A intriga começa no Mediterrân­eo em 1998, onde uma noiva apaixonada acorda de manhã para encontrar o seu futuro marido a contar maços de notas à mesa do pequeno-almoço na companhia de um mafioso italiano e do seu pneumático capanga. Imediatame­nte estabeleci­da como uma mulher perspicaz, conclui que algo de ilegal deve estar a acontecer e ameaça contar tudo à polícia. Pouco tempo depois é espancada e atirada de uma falésia, mas sobrevive, muda de nome e de penteado, regressa a Portugal e percorre o país numa anónima odisseia que a leva a apanhar fruta, plantar arroz e pedir boleia em itinerário­s complement­ares.
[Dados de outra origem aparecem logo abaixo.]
[src/pfd_pkg.sv]
// ---------------------------------------------------------------------------
// pfd_pkg
// Geometry, link codes, item and result types, and byte/mask helpers
// for the paged frame store with dirty page flush.
// ---------------------------------------------------------------------------
package pfd_pkg;

  localparam int PANEL_WIDTH  = 128;
  localparam int PANEL_HEIGHT = 64;
  localparam int PAGE_COUNT   = (PANEL_HEIGHT + 7) / 8;
  localparam int STORE_BYTES  = PANEL_WIDTH * PAGE_COUNT;
  localparam int ADDR_W       = $clog2(STORE_BYTES);
  localparam int COL_W        = $clog2(PANEL_WIDTH);
  localparam int ROW_W        = $clog2(PANEL_HEIGHT);
  localparam int PAGE_W       = 3;
  localparam int CMD_LEN      = 4;
  localparam int LAST_POS     = CMD_LEN + PANEL_WIDTH;

  localparam logic [7:0] ALL_PAGES      = 8'((1 << PAGE_COUNT) - 1);
  localparam logic [7:0] COL_OFFSET_RST = 8'h02;

  // link bytes
  localparam logic [7:0] CTRL_CMD    = 8'h00;
  localparam logic [7:0] CMD_PAGE    = 8'hB0;
  localparam logic [7:0] CMD_COL_LO  = 8'h00;
  localparam logic [7:0] CMD_COL_HI  = 8'h10;
  localparam logic [7:0] DATA_MARKER = 8'h40;

  // byte positions within a page's two transactions
  localparam logic [7:0] POS_CTRL   = 8'd0;
  localparam logic [7:0] POS_PAGE   = 8'd1;
  localparam logic [7:0] POS_COL_LO = 8'd2;
  localparam logic [7:0] POS_COL_HI = 8'd3;
  localparam logic [7:0] POS_MARKER = 8'(CMD_LEN);
  localparam logic [7:0] POS_LAST   = 8'(LAST_POS);

  typedef enum logic [1:0] {
    KIND_PIXEL = 2'd0,
    KIND_RECT  = 2'd1,
    KIND_FLUSH = 2'd2,
    KIND_PULL  = 2'd3
  } kind_e;

  typedef struct packed {
    kind_e       kind;
    logic [7:0]  x_pos;
    logic [7:0]  y_pos;
    logic [7:0]  rect_width;
    logic [7:0]  rect_height;
    logic        pixel_on;
  } item_t;

  typedef struct packed {
    logic        has_byte;
    logic [7:0]  link_byte;
    logic        end_of_transaction;
    logic        flushing;
    logic [7:0]  dirty_mask;
  } result_t;

  function automatic logic [PAGE_W-1:0] page_of(input logic [ROW_W-1:0] row);
    logic [7:0] r;
    r = 8'(row);
    return r[5:3];
  endfunction

  // bits of one page byte covered by rows first..last
  function automatic logic [7:0] row_mask(input logic [PAGE_W-1:0] page,
                                          input logic [ROW_W-1:0]  first,
                                          input logic [ROW_W-1:0]  last);
    logic [2:0] lo;
    logic [2:0] hi;
    logic [7:0] f;
    logic [7:0] l;
    f  = 8'(first);
    l  = 8'(last);
    lo = (page == page_of(first)) ? f[2:0] : 3'd0;
    hi = (page == page_of(last))  ? l[2:0] : 3'd7;
    return (8'hFF << lo) & (8'hFF >> (3'd7 - hi));
  endfunction

  function automatic logic [PAGE_W-1:0] lowest_page(input logic [7:0] m);
    logic [PAGE_W-1:0] p;
    p = '0;
    for (int i = 7; i >= 0; i--) begin
      if (m[i]) begin
        p = PAGE_W'(i);
      end
    end
    return p;
  endfunction

  function automatic logic [ADDR_W-1:0] addr_of(input logic [PAGE_W-1:0] page,
                                                input logic [COL_W-1:0]  col);
    return ADDR_W'(int'(page) * PANEL_WIDTH + int'(col));
  endfunction

  function automatic logic [7:0] cmd_byte(input logic [7:0]        pos,
                                          input logic [PAGE_W-1:0] page,
                                          input logic [7:0]        col_off);
    logic [7:0] b;
    case (pos)
      POS_CTRL:   b = CTRL_CMD;
      POS_PAGE:   b = CMD_PAGE | 8'(page);
      POS_COL_LO: b = CMD_COL_LO | {4'h0, col_off[3:0]};
      POS_COL_HI: b = CMD_COL_HI | {4'h0, col_off[7:4]};
      default:    b = DATA_MARKER;
    endcase
    return b;
  endfunction

endpackage

[src/pfd_seq.sv]
// ---------------------------------------------------------------------------
// pfd_seq
// Sequencer: clears the store after reset, walks rectangle bytes with a
// read-modify-write, and steps the flush byte stream one pull at a time.
// ---------------------------------------------------------------------------
module pfd_seq (
  input  logic                         clk_i,
  input  logic                         rst_ni,
  input  logic                         in_valid_i,
  output logic                         in_ready_o,
  input  pfd_pkg::item_t               item_i,
  input  logic [7:0]                   column_offset_i,
  output logic                         res_valid_o,
  output pfd_pkg::result_t             res_o,
  input  logic                         res_free_i,
  output logic                         ram_we_o,
  output logic [pfd_pkg::ADDR_W-1:0]   ram_waddr_o,
  output logic [7:0]                   ram_wdata_o,
  output logic [pfd_pkg::ADDR_W-1:0]   ram_raddr_o,
  input  logic [7:0]                   ram_rdata_i
);

  typedef enum logic [2:0] {
    S_CLEAR,
    S_IDLE,
    S_RECT_RD,
    S_RECT_WR,
    S_PULL_RD,
    S_DONE
  } state_e;

  localparam logic [8:0] W9 = 9'(pfd_pkg::PANEL_WIDTH);
  localparam logic [8:0] H9 = 9'(pfd_pkg::PANEL_HEIGHT);

  state_e                          state_q;
  logic [pfd_pkg::ADDR_W-1:0]      clr_q;
  logic                            busy_q;
  logic [pfd_pkg::PAGE_W-1:0]      fpage_q;
  logic [7:0]                      fpos_q;
  logic [7:0]                      dirty_q;
  logic [pfd_pkg::COL_W-1:0]       col_q;
  logic [pfd_pkg::COL_W-1:0]       col_first_q;
  logic [pfd_pkg::COL_W-1:0]       col_last_q;
  logic [pfd_pkg::PAGE_W-1:0]      rpage_q;
  logic [pfd_pkg::PAGE_W-1:0]      rpage_last_q;
  logic [pfd_pkg::ROW_W-1:0]       row_first_q;
  logic [pfd_pkg::ROW_W-1:0]       row_last_q;
  logic                            on_q;
  logic                            has_q;
  logic [7:0]                      byte_q;
  logic                            eot_q;

  // clipping of the incoming draw item
  logic [7:0] w_req;
  logic [7:0] h_req;
  logic [8:0] w_eff;
  logic [8:0] h_eff;
  logic [8:0] col_last9;
  logic [8:0] row_last9;
  logic       in_panel;
  logic       draw_go;

  // read-modify-write and flush stepping
  logic [7:0]                  mask;
  logic [7:0]                  new_byte;
  logic                        changed;
  logic [pfd_pkg::COL_W-1:0]   data_col;
  logic [7:0]                  dirty_after;
  logic                        accept;

  assign accept = in_valid_i && in_ready_o;

  always_comb begin
    w_req = (item_i.kind == pfd_pkg::KIND_PIXEL) ? 8'd1 : item_i.rect_width;
    h_req = (item_i.kind == pfd_pkg::KIND_PIXEL) ? 8'd1 : item_i.rect_height;
    in_panel = ({1'b0, item_i.x_pos} < W9) && ({1'b0, item_i.y_pos} < H9);
    w_eff = (({1'b0, item_i.x_pos} + {1'b0, w_req}) > W9) ?
            W9 - {1'b0, item_i.x_pos} : {1'b0, w_req};
    h_eff = (({1'b0, item_i.y_pos} + {1'b0, h_req}) > H9) ?
            H9 - {1'b0, item_i.y_pos} : {1'b0, h_req};
    col_last9 = {1'b0, item_i.x_pos} + w_eff - 9'd1;
    row_last9 = {1'b0, item_i.y_pos} + h_eff - 9'd1;
    draw_go = !busy_q && in_panel && (w_eff != 9'd0) && (h_eff != 9'd0);
  end

  always_comb begin
    mask        = pfd_pkg::row_mask(rpage_q, row_first_q, row_last_q);
    new_byte    = on_q ? (ram_rdata_i | mask) : (ram_rdata_i & ~mask);
    changed     = new_byte != ram_rdata_i;
    data_col    = pfd_pkg::COL_W'(fpos_q - pfd_pkg::POS_MARKER - 8'd1);
    dirty_after = dirty_q & ~(8'd1 << fpage_q);
  end

  always_comb begin
    ram_we_o    = 1'b0;
    ram_waddr_o = pfd_pkg::addr_of(rpage_q, col_q);
    ram_wdata_o = new_byte;
    // idle read points at the next flush data byte so a pull finds it ready
    ram_raddr_o = pfd_pkg::addr_of(fpage_q, data_col);
    unique case (state_q)
      S_CLEAR: begin
        ram_we_o    = 1'b1;
        ram_waddr_o = clr_q;
        ram_wdata_o = 8'h00;
      end
      S_RECT_RD: begin
        ram_raddr_o = pfd_pkg::addr_of(rpage_q, col_q);
      end
      S_RECT_WR: begin
        ram_we_o = changed;
      end
      default: begin
      end
    endcase
  end

  assign in_ready_o  = (state_q == S_IDLE);
  assign res_valid_o = (state_q == S_DONE);

  always_comb begin
    res_o.has_byte           = has_q;
    res_o.link_byte          = byte_q;
    res_o.end_of_transaction = eot_q;
    res_o.flushing           = busy_q;
    res_o.dirty_mask         = dirty_q;
  end

  always_ff @(posedge clk_i or negedge rst_ni) begin
    if (!rst_ni) begin
      state_q <= S_CLEAR;
      clr_q   <= '0;
      busy_q  <= 1'b0;
      fpage_q <= '0;
      fpos_q  <= '0;
      dirty_q <= pfd_pkg::ALL_PAGES;
      has_q   <= 1'b0;
      byte_q  <= 8'h00;
      eot_q   <= 1'b0;
    end else begin
      unique case (state_q)
        S_CLEAR: begin
          if (clr_q == pfd_pkg::ADDR_W'(pfd_pkg::STORE_BYTES - 1)) begin
            state_q <= S_IDLE;
          end else begin
            clr_q <= clr_q + 1'b1;
          end
        end

        S_IDLE: begin
          if (accept) begin
            has_q  <= 1'b0;
            byte_q <= 8'h00;
            eot_q  <= 1'b0;
            state_q <= S_DONE;
            unique case (item_i.kind)
              pfd_pkg::KIND_PIXEL, pfd_pkg::KIND_RECT: begin
                if (draw_go) begin
                  col_q        <= pfd_pkg::COL_W'(item_i.x_pos);
                  col_first_q  <= pfd_pkg::COL_W'(item_i.x_pos);
                  col_last_q   <= pfd_pkg::COL_W'(col_last9);
                  row_first_q  <= pfd_pkg::ROW_W'(item_i.y_pos);
                  row_last_q   <= pfd_pkg::ROW_W'(row_last9);
                  rpage_q      <= pfd_pkg::page_of(pfd_pkg::ROW_W'(item_i.y_pos));
                  rpage_last_q <= pfd_pkg::page_of(pfd_pkg::ROW_W'(row_last9));
                  on_q         <= item_i.pixel_on;
                  state_q      <= S_RECT_RD;
                end
              end
              pfd_pkg::KIND_FLUSH: begin
                if (!busy_q && (dirty_q != 8'h00)) begin
                  busy_q  <= 1'b1;
                  fpage_q <= pfd_pkg::lowest_page(dirty_q);
                  fpos_q  <= pfd_pkg::POS_CTRL;
                end
              end
              pfd_pkg::KIND_PULL: begin
                if (busy_q) begin
                  state_q <= S_PULL_RD;
                end
              end
              default: begin
              end
            endcase
          end
        end

        S_RECT_RD: begin
          state_q <= S_RECT_WR;
        end

        S_RECT_WR: begin
          if (changed) begin
            dirty_q <= dirty_q | (8'd1 << rpage_q);
          end
          state_q <= S_RECT_RD;
          if (col_q == col_last_q) begin
            col_q <= col_first_q;
            if (rpage_q == rpage_last_q) begin
              state_q <= S_DONE;
            end else begin
              rpage_q <= rpage_q + 1'b1;
            end
          end else begin
            col_q <= col_q + 1'b1;
          end
        end

        S_PULL_RD: begin
          has_q  <= 1'b1;
          byte_q <= (fpos_q > pfd_pkg::POS_MARKER) ? ram_rdata_i :
                    pfd_pkg::cmd_byte(fpos_q, fpage_q, column_offset_i);
          eot_q  <= (fpos_q == pfd_pkg::POS_COL_HI) || (fpos_q == pfd_pkg::POS_LAST);
          if (fpos_q == pfd_pkg::POS_LAST) begin
            // page done: drop its bit and move on to the next dirty page
            dirty_q <= dirty_after;
            fpos_q  <= pfd_pkg::POS_CTRL;
            if (dirty_after != 8'h00) begin
              fpage_q <= pfd_pkg::lowest_page(dirty_after);
            end else begin
              busy_q <= 1'b0;
            end
          end else begin
            fpos_q <= fpos_q + 8'd1;
          end
          state_q <= S_DONE;
        end

        S_DONE: begin
          if (res_free_i) begin
            state_q <= S_IDLE;
          end
        end

        default: begin
          state_q <= S_IDLE;
        end
      endcase
    end
  end

endmodule

[config.mk]
export PLATFORM = sky130hd
export DESIGN_NAME = pfd_seq
export DESIGN_NICKNAME = d
export VERILOG_FILES = /design/src/pfd_pkg.sv /design/src/pfd_seq.sv
export SDC_FILE = /design/constraint.sdc
export NUM_CORES = 1
export LEC_CHECK = 0
export BUFFER_PORTS_ARGS = -buffer_cell sky130_fd_sc_hd__buf_2
export CAP_MARGIN = 20
export CORE_MARGIN = 2
export CORE_UTILIZATION = 29
export DETAILED_ROUTE_END_ITERATION = 8
export GPL_TIMING_DRIVEN = 0
export PLACE_DENSITY = 0.42
export SETUP_SLACK_MARGIN = 0.1
export SLEW_MARGIN = 15
export SYNTH_ARGS = -nofsm -noshare
export SYNTH_HDL_FRONTEND = slang
export SYNTH_SLANG_ARGS = --single-unit
export TNS_END_PERCENT = 50
[constraint.sdc]
create_clock -name clk_i -period 4 [get_ports clk_i]
set_input_delay 1 -clock clk_i [delete_from_list [all_inputs] [get_ports clk_i]]
set_output_delay 1 -clock clk_i [all_outputs]
set_load 0.1 [all_outputs]
==> results of run 1 <==
-- flip-flops by register name (all words and copies together) (netlist names) --
register / cells
state_q: 3
eot_q: 1
col_first_q: 7
row_last_q: 3
rpage_last_q: 3
row_first_q: 6
has_q: 1
on_q: 1
col_last_q: 7
clr_q: 10
busy_q: 1
dirty_q: 8
rpage_q: 3
fpos_q: 8
col_q: 7
fpage_q: 3
byte_q: 8
-- kinds of logic after synthesis --
family / Yosys count / synth area share (%)
adders and majority gates: 55 / 10.6
DFF: 80 / 32.6
muxes: 25 / 3.86
buffers and inverters: 107 / 6.25
xor gates and xnor gates: 54 / 7.01
AOI/OAI and AO/OA: 205 / 19.3
and+or+nand+nor: 278 / 20.4
-- how the worst min path moves through the flow --
stage / start / end / slack (ns) / cells after the start
after global placement: has_q / has_q / 0.47 / 2
after detailed placement: has_q / has_q / 0.48 / 2
after floorplan: has_q / has_q / 0.45 / 2
after global routing: byte_q[2] / byte_q[2] / 0.51 / 2
after CTS: has_q / has_q / 0.49 / 2
final: byte_q[2] / byte_q[2] / 0.49 / 2
-- critical path, stage by stage --
cell and delay [ns]:
buf_8 0.09, or2_4 0.26, buf_8 0.14, buf_6 0.11, nand2b_4 0.08, ha_4 0.14
fa_2 0.42, or3_4 0.43, o311ai_4 0.23, o211a_1 0.19, buf_6 0.10, mux2i_1 0.17
ha_1 0.25, inv_2 0.08, ha_4 0.13, inv_2 0.03, fa_2 0.35, inv_2 0.05
a21o_1 0.12, a21oi_2 0.06, xor2_1 0.15, xnor2_1 0.12
-- layout by cell type, fill, tap and decap left out, types with 8 or more instances in the layout --
| cell | n |
|---|---|
| clkbuf_16 | 9 |
| mux2_2 | 8 |
| dfrtp_1 | 35 |
| xor2_1 | 21 |
| and2_1 | 12 |
| edfxtp_1 | 37 |
| nor3_1 | 11 |
| nor2b_1 | 8 |
| a21o_1 | 11 |
| nand3_1 | 26 |
| nor2_1 | 64 |
| nand2_1 | 82 |
| buf_4 | 35 |
| o21ai_0 | 59 |
| o31ai_1 | 11 |
| buf_2 | 98 |
| inv_2 | 10 |
| o22ai_1 | 8 |
| clkbuf_1 | 26 |
| mux2i_1 | 14 |
| dfstp_2 | 8 |
| nor4_1 | 10 |
| a21oi_2 | 11 |
| ha_4 | 9 |
| buf_6 | 9 |
| a21oi_1 | 36 |
| ha_1 | 38 |
| xnor2_1 | 25 |
| inv_1 | 58 |
-- area by class of cell --
| cell class | instances | area (um2) |
|---|---|---|
| Fill cell | 2376 | 13700 |
| Multi-Input combinational cell | 620 | 4740 |
| Sequential cell | 80 | 2200 |
| Timing Repair Buffer | 142 | 880 |
| Tap cell | 285 | 357 |
| Inverter | 68 | 255 |
| Clock buffer | 9 | 225 |
| Buffer | 38 | 203 |
| Clock inverter | 7 | 103 |
| Antenna cell | 1 | 2.50 |
-- layer usage --
layer | vias to the layer above | part of all wire [%]
li1 | 3186 | -
met1 | 3008 | 46
met2 | 125 | 49
met3 | 29 | 2.7
met4 | 0 | 2.7
met5 | - | 0
-- metrics by stage --
step / util (%) / cells
6_report: 39.5 / 1250
5_1_grt: 39.5 / 1250
4_1_cts: 38.7 / 1244
3_5_place_dp: 34.2 / 1194
3_3_place_gp: 34.1 / 1193
2_1_floorplan: - / 804
-- repair_timing --
item                                    CTS  global route
endpoints found under the setup margin   49            57
resized for setup                        88            35
buffers inserted                         32             4
cloned                                    3             1
pin swaps                                43            22
-- report_power, final --
group	internal, mW	switching [mW]	leakage, nW
Clock	0.555	0.377	0.157
Combinational	0.836	2.28	2.77
Sequential	1.00	0.109	0.879
Total	2.39	2.77	3.80
==> flow_metrics.py, run 1 <==
metrics = {
    "grt": {
        "grt_first_pass_wirelength_mm": 33.8,
        "use_met3_pct": 1.72,
        "track_usage_pct": 17.8,
        "first_global_vias": 6346,
        "antenna_found_initial": 1,
        "gr-usage-met2_pct": 30.8,
        "grt_max_degree": 26,
        "grt-ovfl-total": 0,
        "met1_usage_pct": 22.7,
        "top_usage_layer": "met2",
    },
    "setup_path": {
        "worstReg2RegEnd": "fpage_q[1]",
        "worstPathArrival_ns": 4.71,
        "endpoint": "rpage_last_q[2]",
        "r2r_setup_slack_ns": 1.17,
        "ff2ff_path_depth": 8,
        "critPathKind": "in2reg",
        "worst-path-max-fanout": 5,
        "r2r-start": "state_q[2]",
        "required_ns": 4.10,
        "crit_path_start": "item_i[34]",
        "cp-start-kind": "input port",
        "worstSetupEndpointType": "flop",
    },
    "detailed_routing": {
        "drt-total-wl_mm": 21.2,
        "drt-pass1-iter-count": 4,
        "antenna_left": 0,
        "drt_iter0_markers": 255,
        "avgViaCountPerCell": 5.08,
        "vias": 6348,
        "wl_per_cell_um": 16.9,
        "drc": 0,
    },
    "sta": {
        "fmaxAchievable_ghz": 0.217,
        "tightestPinTransition_ns": 0.843,
        "finalHoldViolCount": 0,
        "fin_tns_setup_ns": -7.56,
        "setup_ws_ns": -0.609,
        "grt_setup_unrepaired": "true",
        "finClkSkew_ns": 0.00825,
        "holdWs_ns": 0.487,
        "relSlewSlack_pct": 43.1,
        "finalSetupViolCount": 46,
        "drv_slew": 0,
        "period_share_pct": 115,
        "period_needed_ns": 4.61,
    },
    "clock_network": {
        "cts_sinks": 80,
        "cts_buffers": 9,
        "cts-root-buf": "clkbuf_16",
        "hold_buffers": 0,
        "cts_tree": "built",
        "clk_pin_slew_ns": 0.06,
        "cts_buffer_depth": 2,
        "ctsHtreeMaxLevel": 3,
        "insertion_delay_ns": 0.35,
    },
    "outcome": {
        "outcome": "finished with violations",
        "failed_checks": "setup timing",
    },
    "logic_synthesis": {
        "avgSynthCellArea_um2": 8.39,
        "syn_nets": 914,
        "synth_area_um2": 6750,
        "yosys_register_bits": 80,
        "synth_most_common_cell": "nand2_1",
        "synth_ff_type": "edfxtp_1",
        "synth_edf_count": 37,
        "seq_area_frac_synth_pct": 32.6,
        "async_flop_share_pct": 53.8,
        "synth_cell_type_count": 70,
        "synth_top_cell_area_share_pct": 16.5,
        "synth_common_cells": "nand2_1, inv_1, nor2_1",
        "synth_cells": 804,
        "yosysTopAreaCell": "edfxtp_1",
        "synth_area_leaders": "edfxtp_1, dfrtp_1, ha_1",
        "synth_warnings": 0,
    },
    "die": {
        "io_pins": 105,
        "core_area_um2": 22700,
        "die_area_um2": 24500,
        "fp-row-count": 55,
        "initial_core_util_pct": 29.7,
        "die_y_um": 157,
        "die_x_um": 157,
    },
    "place": {
        "port_buffers": 104,
        "place_area_um2": 7770,
        "dp_hpwl_mm": 16.1,
        "dp_slack_ns": -1.45,
        "routabilityCongestion": 0.816,
    },
    "final_layout": {
        "layout-drive-gt1-share_pct": 29.7,
        "finalNetCount": 1069,
        "fin_area_um2": 8960,
        "syn_to_final_growth_pct": 32.8,
    },
    "pwr": {
        "fin_total_pwr_mw": 5.16,
        "power_per_cell_area_nw_per_um2": 575,
        "p_leak_nw": 3.80,
        "ir_worst_vdd_mv": 0.337,
    },
    "hold_path": {
        "hold_path_class": "reg2reg",
    },
    "job": {
        "timing.max_cap.violations": 0,
    },
}
No activity file was read; power rests on OpenSTA's default activity.
==> run 2, diff against run 1 <==
--- a/config.mk
+++ b/config.mk
@@ -6,12 +6,12 @@
 export NUM_CORES = 1
 export LEC_CHECK = 0
 export BUFFER_PORTS_ARGS = -buffer_cell sky130_fd_sc_hd__buf_2
-export CAP_MARGIN = 20
+export CAP_MARGIN = 10
 export CORE_MARGIN = 2
 export CORE_UTILIZATION = 29
 export DETAILED_ROUTE_END_ITERATION = 8
 export GPL_TIMING_DRIVEN = 0
-export PLACE_DENSITY = 0.42
+export PLACE_DENSITY = 0.44
 export SETUP_SLACK_MARGIN = 0.1
 export SLEW_MARGIN = 15
 export SYNTH_ARGS = -nofsm -noshare
==> constraint.sdc (replaced) <==
create_clock -name clk_i -period 3.85 [get_ports clk_i]
set_input_delay 0.9625 -clock clk_i [delete_from_list [all_inputs] [get_ports clk_i]]
set_output_delay 0.9625 -clock clk_i [all_outputs]
set_load 0.1 [all_outputs]
==> run 2 against run 1 <==
Compared with the run above: the run still ends with setup timing left; global-route usage fell by 0.32 points; largest power group unchanged; sequential cell count did not move; via count fell by 0.28%; largest cell class unchanged; sequential share of layout area fell by 0.24 points; highest routed layer unchanged; first-iteration DRC count rose by 20%.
Por fim chega ao circo, onde um palhaço vai assando os restos de um animal morto num grelhador. “Por acaso não precisam de alguém para trabalhar?” Após uma curiosa entrevista de emprego que consiste em ficar muito quieta enquanto arremessam facas na sua direcção, o dono do circo repete as palavras que devem ser uma espécie de lema não oficial da estação: “Bem-vinda à família.”

Otelespect­ador melindrado pela reportagem interrompi­da sobre o início do ano lectivo podia consolar as suas mágoas no AXN Black, que fez o favor de retransmit­ir O Clube dos Poetas Mortos, uma fascinante meditação cinematogr­áfica sobre o eclodir da mentalidad­e fascista e a corrupção da juventude através de práticas pouco rigorosas na contrataçã­o de professore­s. Robin Williams interpreta o papel de Keating, uma figura sinistra, análoga aos charlatães demoníacos que povoam as ficções de Mark Twain e Gogol, materializ­ando-se periodicam­ente em lugares conturbado­s para corrompere­m Hadleyburg ou recolherem almas mortas. O filme vai mostrando de forma subtil mas conclusiva que Keating é um dos piores professore­s de todos os tempos, cujos perversos métodos pedagógico­s consistem em repetir versos descontext­ualizados, em obrigar os alunos a danificar propriedad­e escolar (rasgando capítulos inteiros de livros) e em encorajá-los a dúbias actividade­s extracurri­culares, como reunirem-se à noite numa gruta fria e húmida, sujeitos a contrair pneumonia. O espírito tutelar deste processo decadente é Thoreau, cujo receio famoso os jovens desencamin­hados lêem em voz alta no início das suas reuniões: “Quando vier a morrer, descobrir que nunca vivi.” Não foi o destino de Thoreau, que viveu uma vida repleta e triunfante, fugindo aos impostos, chulando o seu amigo rico, e brincando ao campismo selvagem no meio do bosque enquanto a mãe lhe lavava a roupa em casa, antes de morrer de tuberculos­e aos 44 anos.

“Carpe Diem!”, exorta o descompens­ado Keating, um narcisista megalomaní­aco incapaz de prever as consequênc­ias dos seus actos, promovendo o entusiasmo sem reflexão e um narcisismo colectivo cujo derradeiro propósito é elevá-lo a figura idolatrada. O resultado é o esperado: um estudante é expulso, outro suicida-se, famílias são destruídas, vidas são arruinadas. Na célebre cena final, em que um grupo de vítimas de lavagem cerebral sobe para cima das secretária­s para jurar lealdade ao traste incompeten­te que acabou de ser despedido, só lhes falta estender o braço direito e gritar “Heil, Keating” em uníssono. Não é difícil especular sobre o destino de Keating depois dos créditos finais: com o currículo arruinado após este desastre no ensino privado, foi provavelme­nte destruir uma qualquer escola pública. Quanto aos estudantes sobreviven­tes, agora licenciado­s no culto da fútil auto-expressão, estão condenados ao rodízio de promessas estagnadas e intenções artísticas frustradas, até que um dia, enquanto recuperam de um ataque de sífilis em Viena, um carismátic­o neonazi lhes abra as portas de um clube clandestin­o, dizendo “Bem-vindos à família”.